Data & Packages
library(tidyverse)
library(ggrepel)
library(viridisLite)
mlb_batting <- read_csv('baseballref.csv')
mlb_standings <- read_csv("mlbstandings22.csv")
mlb <- mlb_batting %>%
left_join(mlb_standings, by = 'Tm')
Plot 1
- Show the Correlation between Home Runs, Batting Average and
Wins
- Does the amount of home runs or batting average have a higher impact
on team wins?
mlb %>%
ggplot() +
geom_point(aes(x = BA, y = HR, size = W, color = Tm), alpha = .8) +
geom_point(aes(x = BA, y = HR, size = W), color = "black", shape = 21, aplha = .15) +
geom_text_repel(aes(x = BA, y = HR, size = W, label = Tm), size = 3) +
scale_size(guide = 'none') +
scale_y_continuous(breaks = c(100, 120, 140, 160, 180, 200, 220, 240, 260)) +
labs(x = "Batting Average", y = "Home Runs", title = "MLB Batting Average vs Home Runs", color = "Team") +
guides(color = FALSE) +
scale_color_viridis_d(option = "magma")

- To answer this question, I created a bubble plot with the team
Batting average on the x axis and total home runs on the y axis. the
size of the bubble depends on the team wins. I found that there are
teams like the Yankees that were towards the middle of the league in
batting average but led the league in home runs. then there are teams
like the Guardians who were among the top of the league in Batting
average, but near the bottom in home runs. While these teams were on
opposite ends of the spectrum in terms of hitting style, they both found
success in winning games. While looking in the upper right quadrant of
the plot we can see that this area contains a large number of teams with
a lot of wins. these are teams that were near the top of the league in
both Batting average and Home Runs.
Edit Data
mlb_H_prop = mlb %>%
rename(Double = '2B', Triple = '3B') %>%
mutate(Single = H - Double - Triple - HR ) %>%
mutate(Singles_prop = Single / H,
Doubles_prop = Double / H,
Triples_prop = Triple / H,
HR_prop = HR / H) %>%
select(Tm, Singles_prop, Doubles_prop, Triples_prop, HR_prop, Division)

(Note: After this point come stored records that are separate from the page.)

==> src/gpio_bank_register_file_top.sv <==
// Top level: GPIO bank register file with input and result word registers.
//
// Takes one word per cycle while the output is not stalled and returns one
// result word per input word: the input word is registered, then decoded and
// applied to the pair registers as it enters the output register, where its
// result sits until taken. A stalled output holds at most one word in the
// input register before in_ready drops. Reads and writes that fall outside
// the pair window, command pin updates and kind three return read_data 0 with
// hit 0. Direction resets to all ones (every pin an input), outputs to zero.
module gpio_bank_register_file_top
  import gbrf_pkg::*;
#(
  parameter int unsigned NUM_PAIRS = NUM_PAIRS_DEF
) (
  input  logic        clk,
  input  logic        rst_n,
  input  logic        in_valid,
  output logic        in_ready,
  input  logic [1:0]  in_kind,
  input  logic [31:0] in_address,
  input  logic [31:0] in_write_data,
  input  logic [1:0]  in_command_bits,
  output logic        out_valid,
  input  logic        out_ready,
  output logic [31:0] out_read_data,
  output logic        out_hit
);

  localparam int unsigned PAIR_W = (NUM_PAIRS > 1) ? $clog2(NUM_PAIRS) : 1;

  logic              s1_v_r;
  logic [1:0]        s1_kind_r;
  logic [31:0]       s1_addr_r;
  logic [31:0]       s1_data_r;
  logic [1:0]        s1_cmd_r;
  logic              adv;
  logic              out_valid_r;
  logic [31:0]       out_read_data_r;
  logic              out_hit_r;
  dec_t              dec;
  logic [PAIR_W-1:0] pair;
  logic [31:0]       rd_data;

  assign adv      = !out_valid_r || out_ready;
  assign in_ready = !s1_v_r || adv;

  always_ff @(posedge clk) begin
    if (!rst_n) begin
      s1_v_r <= 1'b0;
    end else if (in_ready) begin
      s1_v_r <= in_valid;
    end
  end

  always_ff @(posedge clk) begin
    if (in_valid && in_ready) begin
      s1_kind_r <= in_kind;
      s1_addr_r <= in_address;
      s1_data_r <= in_write_data;
      s1_cmd_r  <= in_command_bits;
    end
  end

  gbrf_decode #(
    .NUM_PAIRS(NUM_PAIRS),
    .PAIR_W   (PAIR_W)
  ) u_decode (
    .kind   (s1_kind_r),
    .address(s1_addr_r),
    .dec    (dec),
    .pair   (pair)
  );

  gbrf_regs #(
    .NUM_PAIRS(NUM_PAIRS),
    .PAIR_W   (PAIR_W)
  ) u_regs (
    .clk     (clk),
    .rst_n   (rst_n),
    .en      (s1_v_r && adv),
    .kind    (s1_kind_r),
    .dec     (dec),
    .pair    (pair),
    .wdata   (s1_data_r),
    .cmd_bits(s1_cmd_r),
    .rd_data (rd_data)
  );

  always_ff @(posedge clk) begin
    if (!rst_n) begin
      out_valid_r <= 1'b0;
    end else if (adv) begin
      out_valid_r <= s1_v_r;
    end
  end

  always_ff @(posedge clk) begin
    if (s1_v_r && adv) begin
      out_read_data_r <= rd_data;
      out_hit_r       <= dec.hit;
    end
  end

  assign out_valid     = out_valid_r;
  assign out_read_data = out_read_data_r;
  assign out_hit       = out_hit_r;

  a_miss_zero: assert property (@(posedge clk) disable iff (!rst_n)
    out_valid_r && !out_hit_r |-> out_read_data_r == '0)
    else $error("miss with non-zero read data");

  a_s1_hold: assert property (@(posedge clk) disable iff (!rst_n)
    s1_v_r && !adv |=> s1_v_r && $stable(s1_addr_r) && $stable(s1_kind_r))
    else $error("input word lost while output stalled");

endmodule

==> src/gbrf_decode.sv <==
// Address decoder: window check, pair index and register select.
module gbrf_decode
  import gbrf_pkg::*;
#(
  parameter int unsigned NUM_PAIRS = NUM_PAIRS_DEF,
  parameter int unsigned PAIR_W    = (NUM_PAIRS > 1) ? $clog2(NUM_PAIRS) : 1
) (
  input  logic [1:0]        kind,
  input  logic [31:0]       address,
  output dec_t              dec,
  output logic [PAIR_W-1:0] pair
);

  localparam int unsigned SPAN  = NUM_PAIRS * PAIR_STRIDE;
  localparam int unsigned REL_W = $clog2(SPAN);
  localparam logic [31:0] LO    = BANK_BASE + WINDOW_START;

  logic [31:0]      rel;
  logic             in_win;
  logic [REL_W-1:0] offs;

  assign rel    = address - LO;
  assign in_win = (address >= LO) && (rel < 32'(SPAN));

  always_comb begin
    pair = '0;
    offs = '0;
    for (int p = 0; p < NUM_PAIRS; p++) begin
      if ((rel[REL_W-1:0] >= REL_W'(p * PAIR_STRIDE)) &&
          (rel[REL_W-1:0] <  REL_W'((p + 1) * PAIR_STRIDE))) begin
        pair = PAIR_W'(p);
        offs = rel[REL_W-1:0] - REL_W'(p * PAIR_STRIDE);
      end
    end
  end

  always_comb begin
    dec.hit = in_win && ((kind == KIND_READ) || (kind == KIND_WRITE));
    if (offs == REL_W'(OFFS_DIR))      dec.sel = REG_DIR;
    else if (offs == REL_W'(OFFS_OUT)) dec.sel = REG_OUT;
    else if (offs == REL_W'(OFFS_SET)) dec.sel = REG_SET;
    else if (offs == REL_W'(OFFS_CLR)) dec.sel = REG_CLR;
    else if (offs == REL_W'(OFFS_IN))  dec.sel = REG_IN;
    else                               dec.sel = REG_OTHER;
  end

endmodule
$ cat src/rtl/core/fbs_pkg.sv
// ----------------------------------------------------------------------------
// fbs_pkg
// Shared types and constants of the frame bit serializer with NRZ-S coding.
// ----------------------------------------------------------------------------
package fbs_pkg;

  localparam int unsigned PreLenW   = 16;
  localparam int unsigned BlockW    = 10;
  localparam int unsigned SyncPatW  = 32;
  localparam int unsigned FetchW    = 10;
  localparam int unsigned CfgDataW  = 32;
  localparam int unsigned CfgIdxW   = 2;

  localparam logic [CfgIdxW-1:0] CFG_PREAMBLE_LEN = 2'd0;
  localparam logic [CfgIdxW-1:0] CFG_BLOCK_BYTES  = 2'd1;
  localparam logic [CfgIdxW-1:0] CFG_SYNC_PATTERN = 2'd2;

  localparam logic [PreLenW-1:0]  PreLenRst  = 16'd768;
  localparam logic [BlockW-1:0]   BlockRst   = 10'd650;
  localparam logic [SyncPatW-1:0] SyncPatRst = 32'h1acf_fc1d;

  typedef enum logic [1:0] {
    STAGE_PRE  = 2'd0,
    STAGE_SYNC = 2'd1,
    STAGE_DATA = 2'd2
  } stage_e;

  typedef struct packed {
    logic              line_level;
    logic [FetchW-1:0] fetch_index;
    logic              frame_done;
    logic [1:0]        stage_now;
  } res_t;

endpackage

$ cat src/rtl/core/frame_bit_serializer_nrzs.sv
// ----------------------------------------------------------------------------
// frame_bit_serializer_nrzs
// Frame serializer: preamble zeros, sync word MSB first, then coded data
// bytes MSB first, all NRZ-S coded (line level toggles on every zero bit).
// ----------------------------------------------------------------------------
// One item is one bit time and gives one result, one item per clock while
// in_stall_o is low: the frame counters, the sync shift register and the
// line level update in the cycle the item is accepted, and the result goes
// to a two-entry output buffer, so in_stall_o is registered and rises only
// when both entries hold results. While stage_now_o is data, fetch_index_o
// tells which byte to present with the next item; a tick without
// data_present_i in the data stage aborts the frame. Configuration is
// written through cfg_we_i at any time the block is idle.
module frame_bit_serializer_nrzs #(
  parameter int unsigned SYNC_BITS       = 32,
  parameter int unsigned MAX_FRAME_BYTES = 1024
) (
  input  logic                          clk_i,
  input  logic                          rst_ni,
  input  logic                          cfg_we_i,
  input  logic [fbs_pkg::CfgIdxW-1:0]   cfg_idx_i,
  input  logic [fbs_pkg::CfgDataW-1:0]  cfg_data_i,
  input  logic                          in_valid_i,
  output logic                          in_stall_o,
  input  logic                          data_present_i,
  input  logic [7:0]                    data_byte_i,
  output logic                          out_valid_o,
  input  logic                          out_stall_i,
  output logic                          line_level_o,
  output logic [fbs_pkg::FetchW-1:0]    fetch_index_o,
  output logic                          frame_done_o,
  output logic [1:0]                    stage_now_o
);
  import fbs_pkg::*;

  localparam int unsigned CntW  = $clog2(SYNC_BITS + 1);
  localparam int unsigned BpW   = $clog2(MAX_FRAME_BYTES);
  localparam int unsigned CmpW  = (BpW > BlockW) ? BpW : BlockW;
  localparam int unsigned SpW   = (SYNC_BITS > SyncPatW) ? SYNC_BITS : SyncPatW;

  logic [PreLenW-1:0]   pre_len_q;
  logic [BlockW-1:0]    block_bytes_q;
  logic [SyncPatW-1:0]  sync_pat_q;

  stage_e               stage_q, stage_d;
  logic [PreLenW-1:0]   pre_cnt_q, pre_cnt_d;
  logic [SYNC_BITS-1:0] sync_shift_q, sync_shift_d;
  logic [CntW-1:0]      sync_cnt_q, sync_cnt_d;
  logic [2:0]           bit_pos_q, bit_pos_d;
  logic [BpW-1:0]       byte_pos_q, byte_pos_d;
  logic                 level_q, level_d;

  logic                 in_acc;
  logic [PreLenW-1:0]   pre_cnt_inc;
  logic                 pre_hit;
  logic [CntW-1:0]      sync_cnt_inc;
  logic                 sync_hit;
  logic [2:0]           bit_pos_inc;
  logic                 byte_wrap;
  logic [BpW-1:0]       byte_inc;
  logic                 byte_hit;
  logic [SpW-1:0]       sync_pat_ext;
  logic [CmpW-1:0]      byte_pos_ext;
  logic                 line_bit;
  logic                 done;
  res_t                 res;

  res_t                 out_q, skid_q;
  logic                 out_valid_q, skid_valid_q;
  logic                 out_take;

  // configuration
  always_ff @(posedge clk_i or negedge rst_ni) begin
    if (!rst_ni) begin
      pre_len_q     <= PreLenRst;
      block_bytes_q <= BlockRst;
      sync_pat_q    <= SyncPatRst;
    end else if (cfg_we_i) begin
      unique case (cfg_idx_i)
        CFG_PREAMBLE_LEN: pre_len_q     <= cfg_data_i[PreLenW-1:0];
        CFG_BLOCK_BYTES:  block_bytes_q <= cfg_data_i[BlockW-1:0];
        CFG_SYNC_PATTERN: sync_pat_q    <= cfg_data_i[SyncPatW-1:0];
        default: ;
      endcase
    end
  end

  assign in_stall_o = skid_valid_q;
  assign in_acc     = in_valid_i && !skid_valid_q;

  assign pre_cnt_inc  = pre_cnt_q + 1'b1;
  assign pre_hit      = pre_cnt_inc >= pre_len_q;
  assign sync_cnt_inc = sync_cnt_q + 1'b1;
  assign sync_hit     = sync_cnt_inc >= CntW'(SYNC_BITS);
  assign bit_pos_inc  = bit_pos_q + 3'd1;
  assign byte_wrap    = (bit_pos_inc == 3'd0);
  assign byte_inc     = (byte_pos_q == BpW'(MAX_FRAME_BYTES - 1)) ? '0 : byte_pos_q + 1'b1;
  assign byte_hit     = CmpW'(byte_inc) >= CmpW'(block_bytes_q);
  assign sync_pat_ext = SpW'(sync_pat_q);

  // next stage
  always_comb begin
    stage_d = stage_q;
    unique case (stage_q)
      STAGE_PRE: begin
        if (pre_hit) stage_d = STAGE_SYNC;
      end
      STAGE_SYNC: begin
        if (sync_hit) stage_d = STAGE_DATA;
      end
      STAGE_DATA: begin
        if (!data_present_i || (byte_wrap && byte_hit)) stage_d = STAGE_PRE;
      end
      default: stage_d = STAGE_PRE;
    endcase
  end

  // counters and shift register
  always_comb begin
    pre_cnt_d    = pre_cnt_q;
    sync_shift_d = sync_shift_q;
    sync_cnt_d   = sync_cnt_q;
    bit_pos_d    = bit_pos_q;
    byte_pos_d   = byte_pos_q;
    case (stage_q)
      STAGE_PRE: begin
        pre_cnt_d = pre_cnt_inc;
        if (pre_hit) begin
          sync_shift_d = sync_pat_ext[SYNC_BITS-1:0];
          sync_cnt_d   = '0;
        end
      end
      STAGE_SYNC: begin
        sync_shift_d = {sync_shift_q[SYNC_BITS-2:0], 1'b0};
        sync_cnt_d   = sync_cnt_inc;
        if (sync_hit) begin
          bit_pos_d  = '0;
          byte_pos_d = '0;
        end
      end
      STAGE_DATA: begin
        if (data_present_i) begin
          bit_pos_d = bit_pos_inc;
          if (byte_wrap) begin
            byte_pos_d = byte_inc;
            if (byte_hit) pre_cnt_d = '0;
          end
        end else begin
          pre_cnt_d = '0;
        end
      end
      default: pre_cnt_d = '0;
    endcase
  end

  // line bit and result
  always_comb begin
    line_bit = 1'b0;
    done     = 1'b0;
    case (stage_q)
      STAGE_PRE:  line_bit = 1'b0;
      STAGE_SYNC: line_bit = sync_shift_q[SYNC_BITS-1];
      STAGE_DATA: begin
        if (data_present_i) begin
          line_bit = data_byte_i[~bit_pos_q];
          done     = byte_wrap && byte_hit;
        end else begin
          done = 1'b1;
        end
      end
      default: done = 1'b1;
    endcase
    level_d      = level_q ^ ~line_bit;
    byte_pos_ext = CmpW'(byte_pos_d);
    res.line_level  = level_d;
    res.fetch_index = (stage_d == STAGE_DATA) ? byte_pos_ext[FetchW-1:0] : '0;
    res.frame_done  = done;
    res.stage_now   = stage_d;
  end

  always_ff @(posedge clk_i or negedge rst_ni) begin
    if (!rst_ni) begin
      stage_q      <= STAGE_PRE;
      pre_cnt_q    <= '0;
      sync_shift_q <= '0;
      sync_cnt_q   <= '0;
      bit_pos_q    <= '0;
      byte_pos_q   <= '0;
      level_q      <= 1'b0;
    end else if (in_acc) begin
      stage_q      <= stage_d;
      pre_cnt_q    <= pre_cnt_d;
      sync_shift_q <= sync_shift_d;
      sync_cnt_q   <= sync_cnt_d;
      bit_pos_q    <= bit_pos_d;
      byte_pos_q   <= byte_pos_d;
      level_q      <= level_d;
    end
  end

  // output register with skid entry
  assign out_take = out_valid_q && !out_stall_i;

  always_ff @(posedge clk_i or negedge rst_ni) begin
    if (!rst_ni) begin
      out_valid_q  <= 1'b0;
      skid_valid_q <= 1'b0;
    end else begin
      if (skid_valid_q) begin
        if (out_take) skid_valid_q <= 1'b0;
      end else if (in_acc) begin
        if (out_valid_q && !out_take) skid_valid_q <= 1'b1;
        else out_valid_q <= 1'b1;
      end else if (out_take) begin
        out_valid_q <= 1'b0;
      end
    end
  end

  always_ff @(posedge clk_i) begin
    if (skid_valid_q) begin
      if (out_take) out_q <= skid_q;
    end else if (in_acc) begin
      if (out_valid_q && !out_take) skid_q <= res;
      else out_q <= res;
    end
  end

  assign out_valid_o   = out_valid_q;
  assign line_level_o  = out_q.line_level;
  assign fetch_index_o = out_q.fetch_index;
  assign frame_done_o  = out_q.frame_done;
  assign stage_now_o   = out_q.stage_now;

endmodule
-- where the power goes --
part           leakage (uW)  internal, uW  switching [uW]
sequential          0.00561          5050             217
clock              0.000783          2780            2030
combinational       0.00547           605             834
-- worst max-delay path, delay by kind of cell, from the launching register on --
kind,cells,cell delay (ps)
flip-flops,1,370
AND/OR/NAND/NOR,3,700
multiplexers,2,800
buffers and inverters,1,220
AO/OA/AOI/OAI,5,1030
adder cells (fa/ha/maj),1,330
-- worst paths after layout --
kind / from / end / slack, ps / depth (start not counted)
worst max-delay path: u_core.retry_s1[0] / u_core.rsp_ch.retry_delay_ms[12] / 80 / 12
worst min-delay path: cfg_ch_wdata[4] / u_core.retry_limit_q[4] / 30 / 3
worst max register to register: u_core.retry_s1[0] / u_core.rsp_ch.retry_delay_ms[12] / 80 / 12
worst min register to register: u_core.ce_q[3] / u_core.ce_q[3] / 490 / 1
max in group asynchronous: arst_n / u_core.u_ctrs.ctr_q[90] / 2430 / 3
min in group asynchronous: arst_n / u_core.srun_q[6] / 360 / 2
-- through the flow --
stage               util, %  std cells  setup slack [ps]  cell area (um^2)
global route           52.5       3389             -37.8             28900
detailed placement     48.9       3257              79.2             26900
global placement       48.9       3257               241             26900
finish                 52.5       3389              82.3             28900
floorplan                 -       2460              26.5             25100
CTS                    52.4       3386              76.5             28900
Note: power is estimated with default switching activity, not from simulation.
### src/rtl/tpq_pkg.sv
// ----------------------------------------------------------------------------
// tpq_pkg
// Shared types and constants of the timestamp priority queue.
// ----------------------------------------------------------------------------
package tpq_pkg;

    localparam int QUEUE_DEPTH_DEF = 16;
    localparam int STAMP_W         = 16;
    localparam int PID_W           = 4;
    localparam int ENTRY_W         = STAMP_W + PID_W;

    localparam logic OP_PUSH = 1'b0;
    localparam logic OP_POP  = 1'b1;

    typedef logic [ENTRY_W-1:0] entry_t;
    typedef logic [PID_W-1:0]   pid_t;

    typedef enum logic [2:0] {
        ST_IDLE,
        ST_SCAN_RD,
        ST_SCAN_CMP,
        ST_INSERT,
        ST_POP_RD,
        ST_POP_LD,
        ST_DONE
    } state_t;

endpackage

### src/rtl/tpq_ram.sv
// ----------------------------------------------------------------------------
// tpq_ram
// Generic single-write, single-read RAM with registered read data.
// ----------------------------------------------------------------------------
module tpq_ram #(
    parameter int WIDTH = tpq_pkg::ENTRY_W,
    parameter int DEPTH = tpq_pkg::QUEUE_DEPTH_DEF,
    localparam int AW   = (DEPTH > 1) ? $clog2(DEPTH) : 1
) (
    input  logic             clk,
    input  logic             we,
    input  logic [AW-1:0]    waddr,
    input  logic [WIDTH-1:0] wdata,
    input  logic [AW-1:0]    raddr,
    output logic [WIDTH-1:0] rdata
);

    logic [WIDTH-1:0] mem [DEPTH];

    always_ff @(posedge clk)
    begin
        if (we)
        begin
            mem[waddr] <= wdata;
        end
        rdata <= mem[raddr];
    end

endmodule

### src/rtl/timestamp_priority_queue_core.sv
// Sequencing: a pop fetches a new head from the RAM when entries remain; a push
//   into an empty or full queue goes straight to the result, otherwise it scans
//   from the tail, moving each larger entry back one slot (at most QUEUE_DEPTH-1
//   of them), and writes the item at the head slot when it becomes the new head.
// Flow: one item at a time; the insert scan through the entry RAM reads and
//   compares one entry at a time.
// Reset: asynchronous, clears the fill count, the base pointer and the sequencer; RAM not cleared.
// ----------------------------------------------------------------------------
// timestamp_priority_queue_core
// Priority queue of (stamp, process id) pairs kept sorted in a circular RAM.
// ----------------------------------------------------------------------------
module timestamp_priority_queue_core #(
    parameter int QUEUE_DEPTH = tpq_pkg::QUEUE_DEPTH_DEF
) (
    input  logic                        clk,
    input  logic                        rst_n,
    input  logic                        in_valid,
    output logic                        in_stall,
    input  logic                        operation,
    input  logic [tpq_pkg::STAMP_W-1:0] stamp,
    input  logic [tpq_pkg::PID_W-1:0]   process_id,
    output logic                        out_valid,
    input  logic                        out_stall,
    output logic [tpq_pkg::PID_W-1:0]   popped_id,
    output logic [tpq_pkg::PID_W-1:0]   head_id,
    output logic                        is_empty,
    output logic                        overflow
);

    localparam int AW = $clog2(QUEUE_DEPTH);
    localparam int CW = $clog2(QUEUE_DEPTH + 1);
    localparam logic [AW:0]   DEPTH_A = (AW+1)'(QUEUE_DEPTH);
    localparam logic [CW-1:0] DEPTH_C = CW'(QUEUE_DEPTH);

    tpq_pkg::state_t state_reg, state_next;
    logic [AW-1:0]   base_reg, base_next;
    logic [CW-1:0]   count_reg, count_next;
    logic [AW-1:0]   idx_reg, idx_next;
    tpq_pkg::entry_t item_reg, item_next;
    tpq_pkg::pid_t   head_pid_reg, head_pid_next;
    tpq_pkg::pid_t   popped_reg, popped_next;
    logic            ovf_reg, ovf_next;

    logic            accept;
    logic            we;
    logic [AW-1:0]   waddr, raddr;
    tpq_pkg::entry_t wdata, rdata;
    tpq_pkg::entry_t in_item;

    logic [AW:0]     sum_idx, sum_idx1, sum_base1;
    logic [AW-1:0]   addr_idx, addr_idx1, base_inc;

    assign accept  = in_valid && (state_reg == tpq_pkg::ST_IDLE);
    assign in_item = {stamp, process_id};

    // Circular addressing: base plus offset, folded back below the depth.
    always_comb
    begin
        sum_idx   = {1'b0, base_reg} + {1'b0, idx_reg};
        sum_idx1  = sum_idx + (AW+1)'(1);
        sum_base1 = {1'b0, base_reg} + (AW+1)'(1);
        addr_idx  = (sum_idx   >= DEPTH_A) ? AW'(sum_idx   - DEPTH_A) : sum_idx[AW-1:0];
        addr_idx1 = (sum_idx1  >= DEPTH_A) ? AW'(sum_idx1  - DEPTH_A) : sum_idx1[AW-1:0];
        base_inc  = (sum_base1 >= DEPTH_A) ? AW'(sum_base1 - DEPTH_A) : sum_base1[AW-1:0];
    end

    tpq_ram #(
        .WIDTH(tpq_pkg::ENTRY_W),
        .DEPTH(QUEUE_DEPTH)
    ) u_ram (
        .clk  (clk),
        .we   (we),
        .waddr(waddr),
        .wdata(wdata),
        .raddr(raddr),
        .rdata(rdata)
    );

    // Next state
    always_comb
    begin
        state_next = state_reg;
        unique case (state_reg)
            tpq_pkg::ST_IDLE:
            begin
                if (accept)
                begin
                    if (operation == tpq_pkg::OP_PUSH)
                    begin
                        if (count_reg == DEPTH_C || count_reg == '0)
                            state_next = tpq_pkg::ST_DONE;
                        else
                            state_next = tpq_pkg::ST_SCAN_RD;
                    end
                    else
                    begin
                        if (count_reg > CW'(1))
                            state_next = tpq_pkg::ST_POP_RD;
                        else
                            state_next = tpq_pkg::ST_DONE;
                    end
                end
            end
            tpq_pkg::ST_SCAN_RD:  state_next = tpq_pkg::ST_SCAN_CMP;
            tpq_pkg::ST_SCAN_CMP:
            begin
                if (rdata > item_reg)
                    state_next = (idx_reg == '0) ? tpq_pkg::ST_INSERT : tpq_pkg::ST_SCAN_RD;
                else
                    state_next = tpq_pkg::ST_DONE;
            end
            tpq_pkg::ST_INSERT:   state_next = tpq_pkg::ST_DONE;
            tpq_pkg::ST_POP_RD:   state_next = tpq_pkg::ST_POP_LD;
            tpq_pkg::ST_POP_LD:   state_next = tpq_pkg::ST_DONE;
            tpq_pkg::ST_DONE:
            begin
                if (!out_stall)
                    state_next = tpq_pkg::ST_IDLE;
            end
            default:              state_next = tpq_pkg::ST_IDLE;
        endcase
    end

    // Datapath and RAM control
    always_comb
    begin
        base_next     = base_reg;
        count_next    = count_reg;
        idx_next      = idx_reg;
        item_next     = item_reg;
        head_pid_next = head_pid_reg;
        popped_next   = popped_reg;
        ovf_next      = ovf_reg;
        we            = 1'b0;
        waddr         = addr_idx1;
        wdata         = item_reg;
        raddr         = addr_idx;
        unique case (state_reg)
            tpq_pkg::ST_IDLE:
            begin
                if (accept)
                begin
                    popped_next = '0;
                    ovf_next    = 1'b0;
                    item_next   = in_item;
                    idx_next    = AW'(count_reg - CW'(1));
                    if (operation == tpq_pkg::OP_PUSH)
                    begin
                        if (count_reg == DEPTH_C)
                        begin
                            ovf_next = 1'b1;
                        end
                        else if (count_reg == '0)
                        begin
                            // empty queue: item becomes the head directly
                            we            = 1'b1;
                            waddr         = base_reg;
                            wdata         = in_item;
                            head_pid_next = process_id;
                            count_next    = CW'(1);
                        end
                    end
                    else if (count_reg != '0)
                    begin
                        popped_next = head_pid_reg;
                        base_next   = base_inc;
                        count_next  = count_reg - CW'(1);
                    end
                end
            end
            tpq_pkg::ST_SCAN_CMP:
            begin
                we = 1'b1;
                if (rdata > item_reg)
                begin
                    // move the larger entry back one slot; scan on, or insert at the head after slot 0
                    wdata = rdata;
                    if (idx_reg != '0)
                        idx_next = idx_reg - AW'(1);
                end
                else
                begin
                    wdata      = item_reg;
                    count_next = count_reg + CW'(1);
                end
            end
            tpq_pkg::ST_INSERT:
            begin
                we            = 1'b1;
                waddr         = base_reg;
                wdata         = item_reg;
                head_pid_next = item_reg[tpq_pkg::PID_W-1:0];
                count_next    = count_reg + CW'(1);
            end
            tpq_pkg::ST_POP_RD:
            begin
                raddr = base_reg;
            end
            tpq_pkg::ST_POP_LD:
            begin
                head_pid_next = rdata[tpq_pkg::PID_W-1:0];
            end
            default:
            begin
            end
        endcase
    end

    always_ff @(posedge clk or negedge rst_n)
    begin
        if (!rst_n)
        begin
            state_reg <= tpq_pkg::ST_IDLE;
            base_reg  <= '0;
            count_reg <= '0;
        end
        else
        begin
            state_reg <= state_next;
            base_reg  <= base_next;
            count_reg <= count_next;
        end
    end

    always_ff @(posedge clk)
    begin
        idx_reg      <= idx_next;
        item_reg     <= item_next;
        head_pid_reg <= head_pid_next;
        popped_reg   <= popped_next;
        ovf_reg      <= ovf_next;
    end

    assign in_stall  = (state_reg != tpq_pkg::ST_IDLE);
    assign out_valid = (state_reg == tpq_pkg::ST_DONE);
    assign popped_id = popped_reg;
    assign is_empty  = (count_reg == '0);
    assign head_id   = is_empty ? '0 : head_pid_reg;
    assign overflow  = ovf_reg;

endmodule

mlb_long2 <- mlb_H_prop %>%
pivot_longer(cols = c(Singles_prop, Doubles_prop, Triples_prop, HR_prop), names_to = "stat", values_to = "value")
Plot 2
- What are the percentages of each hit type for all the teams in the
Al Central? Does any team have a higher percentage at a specific hit
type than the rest?
mlb_long2 %>%
select(Tm, stat, value, Division) %>%
filter(Division == "AL Central") %>%
ggplot(aes(x = Tm, y = value, fill = stat)) +
geom_col() +
coord_polar(theta = "y") +
scale_fill_viridis_d(name = 'Hit Type', option = 'magma') +
scale_x_discrete(limits = c(" "," "," ", "Cleveland Guardians", "Chicago White Sox", "Detroit Tigers","Kansas City Royals","Minnesota Twins")) +
theme_void() +
theme(legend.position = "right") +
geom_text(aes(label = paste0(round(value* 100), "%")),
position = position_stack(vjust = .5), size = 3.5, color = "darkgrey", fontface = 'bold') +
geom_text(data = mlb_long2 %>%
select(Tm, stat, value, Division) %>%
filter(Division == "AL Central" & !duplicated(Tm)),
aes(label = Tm), position = position_stack(vjust = 0.75), size = 3, color = "Black", fontface = 'bold') +
labs(title = "Proportions of Singles, Doubles, Triples, and Homeruns for the AL Central", fill = "Hit Type") +
scale_fill_manual(values = c('#000004','#fcfdbf', '#b73779','#51127c'),
labels = c("Doubles", "Home Runs", "Singles", "Triples"))
## Scale for 'fill' is already present. Adding another scale for 'fill', which
## will replace the existing scale.

- After creating the needed variables to answer this question, I
created a Donut Plot using geom_col() and coord_polar(). The data shows
that the Al Central teams all hit similar percentages of each hit type.
It is interesting to see that about 13% of the Minnesota Twins hits were
Home Runs, while the other teams were either at 9% or 10%. This makes
sense because we can also see that 66% of the twins hits are Singles
where as the rest of the teams Singles are in the range of 68-70% of
their hits.